细胞的增殖和细胞凋亡的相对稳定对维持人体功能非常重要。因此,诱导细胞增殖和细胞凋亡机制相关研究已成为了抗肿瘤研究的热点。线粒体是真核细胞生物进行氧化代谢的细胞器,不仅为各种细胞的生命活动提供能量,而且参与了多种生物学过程，在能量代谢过程中线粒体产生的内源性ROS可作为信号转导分子在信号传导和体内稳态中具有重要作用[11]。ROS通常被认为是氧消耗和细胞代谢的副产品，主要由正常细胞中的线粒体氧代谢产生，是参与维持细胞内环境的重要分子，包括超氧基(O2·)、羟自由基(OH)、过氧化氢(H2O2)、单氧分子等[12]。一定情况下，细胞内ROS含量能够体现氧化还原的程度，从而决定细胞的存活，在低浓度下，ROS诱导正常细胞和癌细胞增殖以及存活, 在中等浓度时，ROS可以诱导暂时或永久的细胞周期阻滞并促进细胞分化, 然而，在较高浓度下，ROS会破坏蛋白质、DNA、RNA等细胞生物分子，并导致突变从而促进正常细胞或癌细胞凋亡[13]。ROS还可以作为激活线粒体途径的信号通路的第二信使，可以激活线粒体内级联反应中蛋白Bcl-2家族，Bcl-2家族成员包括促凋亡蛋白因子Bax和抗凋亡蛋白因Bcl-2因子[14]。ROS通过下调线粒体外膜的Bcl-2家族蛋白表达，促使促凋亡因子Bax转位到线粒体上，引起线粒体膜过氧化破坏,诱导细胞内线粒体膜电位下降,启动线粒体途径的凋亡过程，诱导Cytochrome C的大量释放进入胞质中，活化Caspase蛋白酶家族,引起细胞凋亡的级联反应,使细胞进入不可逆的凋亡过程[15，16]。本研究发现，随异土木香内酯药物浓度增加，细胞增殖抑制明显，细胞凋亡率升高，细胞内ROS含量显著增加，JC-1绿色荧光单体的荧光强度增强。应用ROS清除剂NAC后，可以减弱异土木香内酯对人膀胱癌T24细胞凋亡率、细胞内ROS含量、线粒体膜电位的影响。说明了异土木香内酯在引起T24细胞ROS的大量积聚后,ROS引起了线粒体膜的过氧化破坏,导致细胞凋亡率上升，细胞内线粒体膜电位下降,启动了细胞线粒体途径的凋亡过程。 蛋白印迹实验结果表明异土木香内酯能上调Bax、Cytochrome C、Caspase-3相对表达量，下调Bcl-2相对表达量，从而发挥其抗癌作用。

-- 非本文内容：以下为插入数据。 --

===== config.mk =====
export PLATFORM = sky130hd
export DESIGN_NAME = ddr3mr_ctrl
export DESIGN_NICKNAME = d
export VERILOG_FILES = /design/src/pkg/ddr3mr_pkg.sv /design/src/ddr3mr_ckgen.sv /design/src/ddr3mr_ctrl.sv
export SDC_FILE = /design/constraint.sdc
export NUM_CORES = 1
export LEC_CHECK = 0
export BUFFER_PORTS_ARGS = -buffer_cell sky130_fd_sc_hd__buf_2
export CAP_MARGIN = 20
export CORE_MARGIN = 1.5
export CORE_UTILIZATION = 38
export DETAILED_ROUTE_END_ITERATION = 10
export GPL_ROUTABILITY_DRIVEN = 0
export GPL_TIMING_DRIVEN = 0
export SETUP_SLACK_MARGIN = 0.5
export SLEW_MARGIN = 25
export SYNTH_ARGS = -nofsm -noshare
export SYNTH_HDL_FRONTEND = slang
export SYNTH_SLANG_ARGS = --single-unit

===== constraint.sdc =====
create_clock -name clock -period 2.6 [get_ports clock]
set_input_delay 0.39 -clock clock [delete_from_list [all_inputs] [get_ports clock]]
set_output_delay 0.39 -clock clock [all_outputs]
set_load 0.02 [all_outputs]

===== src/pkg/ddr3mr_pkg.sv =====
/*
 Shared constants for the DDR3 mode-register host controller: software
 register offsets, mode-register field positions, command encodings,
 timing figures and the controller state type.
 Assumes a 40 MHz system clock and a link clock divided down from it.
*/
package ddr3mr_pkg;

    ////////////////////////////////////////////////////////////////////////
    // software register offsets (byte addresses)
    localparam logic [7:0] OFS_CTRL = 8'h00;
    localparam logic [7:0] OFS_MR0 = 8'h04;
    localparam logic [7:0] OFS_MR1 = 8'h08;
    localparam logic [7:0] OFS_STAT = 8'h0C;
    localparam logic [7:0] OFS_LAT = 8'h10;

    // control register bits (write strobes except the odt request)
    localparam int CTRL_GO_MR0 = 0;
    localparam int CTRL_GO_MR1 = 1;
    localparam int CTRL_PD_ENTER = 2;
    localparam int CTRL_PD_EXIT = 3;
    localparam int CTRL_ODT = 4;

    // mode register 0 fields (address pin positions)
    localparam int MR0_BL = 0;
    localparam int MR0_CL_LSB = 2;
    localparam int MR0_BT = 3;
    localparam int MR0_CL = 4;
    localparam int MR0_TEST = 7;
    localparam int MR0_DLL_RST = 8;
    localparam int MR0_WR = 9;
    localparam int MR0_PPD = 12;
    localparam logic [1:0] BL_FIXED_BC4 = 2'h2;

    // mode register 1 fields
    localparam int MR1_DLL_OFF = 0;
    localparam int MR1_RTT0 = 2;
    localparam int MR1_AL = 3;
    localparam int MR1_RTT1 = 6;
    localparam int MR1_WLVL = 7;
    localparam int MR1_RSV8 = 8;
    localparam int MR1_RTT2 = 9;
    localparam int MR1_RSV10 = 10;
    localparam int MR1_QOFF = 12;
    localparam logic [1:0] AL_RESERVED = 2'h3;

    // status register bits
    localparam int STAT_BUSY = 0;
    localparam int STAT_LOCK = 1;
    localparam int STAT_PD = 2;
    localparam int STAT_ERR = 3;
    localparam int STAT_NEED_RST = 7;

    // command pins {cs_n, ras_n, cas_n, we_n} and bank selects
    localparam logic [3:0] CMD_MRS = 4'h0;
    localparam logic [3:0] CMD_NOP = 4'h7;
    localparam logic [2:0] BA_MR0 = 3'h0;
    localparam logic [2:0] BA_MR1 = 3'h1;

    // timing figures
    localparam int CLK_NS = 25;
    localparam int CK_HALF_DEF = 4;
    localparam int TDLLK_CK = 512;
    localparam int TMOD_CK = 12;
    localparam int TWR_NS = 15;
    localparam int TXP_NS = 6;
    localparam int TXPDLL_NS = 24;

    // controller states
    typedef enum logic [2:0] {
        ST_IDLE = 3'b000,
        ST_ISSUE = 3'b001,
        ST_HOLD = 3'b010,
        ST_WAIT = 3'b011,
        ST_PD_IN = 3'b100,
        ST_PD = 3'b101,
        ST_PD_OUT = 3'b110
    } ddr3mr_state_e;

    // cas latency in clocks from {A6,A5,A4,A2}
    function automatic logic [4:0] ddr3mr_cl(input logic [3:0] code);
        ddr3mr_cl = 5'd4 + {2'b00, code[3:1]} + {1'b0, code[0], 3'b000};
    endfunction

    // write recovery in clocks from A11..A9
    function automatic logic [4:0] ddr3mr_wr(input logic [2:0] code);
        if (code == 3'h0) begin
            ddr3mr_wr = 5'd16;
        end else if (code <= 3'h4) begin
            ddr3mr_wr = {2'b00, code} + 5'd4;
        end else begin
            ddr3mr_wr = {1'b0, code, 1'b0};
        end
    endfunction

endpackage


===== src/ddr3mr_ckgen.sv =====
/*
 Link clock generator: divides the system clock into the memory clock
 and marks each falling edge, where command pins may change.
 Assumes one synchronous active-high reset shared with the controller.
*/
module ddr3mr_ckgen import ddr3mr_pkg::*; #(
    parameter int HALF = CK_HALF_DEF
) (
    input wire logic clock,
    input wire logic reset,
    output logic ck_out,
    output logic ck_fall
);

    logic [7:0] div_reg;

    ////////////////////////////////////////////////////////////////////////
    // half-period divider; the pulse accompanies ck going low
    always_ff @(posedge clock) begin
        if (reset) begin
            div_reg <= 8'h00;
            ck_out <= 1'b0;
            ck_fall <= 1'b0;
        end else if (div_reg == 8'(HALF - 1)) begin
            div_reg <= 8'h00;
            ck_out <= ~ck_out;
            ck_fall <= ck_out;
        end else begin
            div_reg <= div_reg + 8'h01;
            ck_fall <= 1'b0;
        end
    end

endmodule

综上所述,异土木香内酯可抑制T24细胞增殖，促进细胞凋亡，其机制可能为异土木香内酯作用T24细胞后，提高细胞内ROS的产生,降低细胞线粒体膜电位，促进Bax、Cytochrome C、Caspase-3表达。异土木香内酯对其肿瘤的作用机制及其在人体内的药理作用有待进一步研究,有望开、作用发成为以线粒体凋亡途径为靶点的新型抗肿瘤药。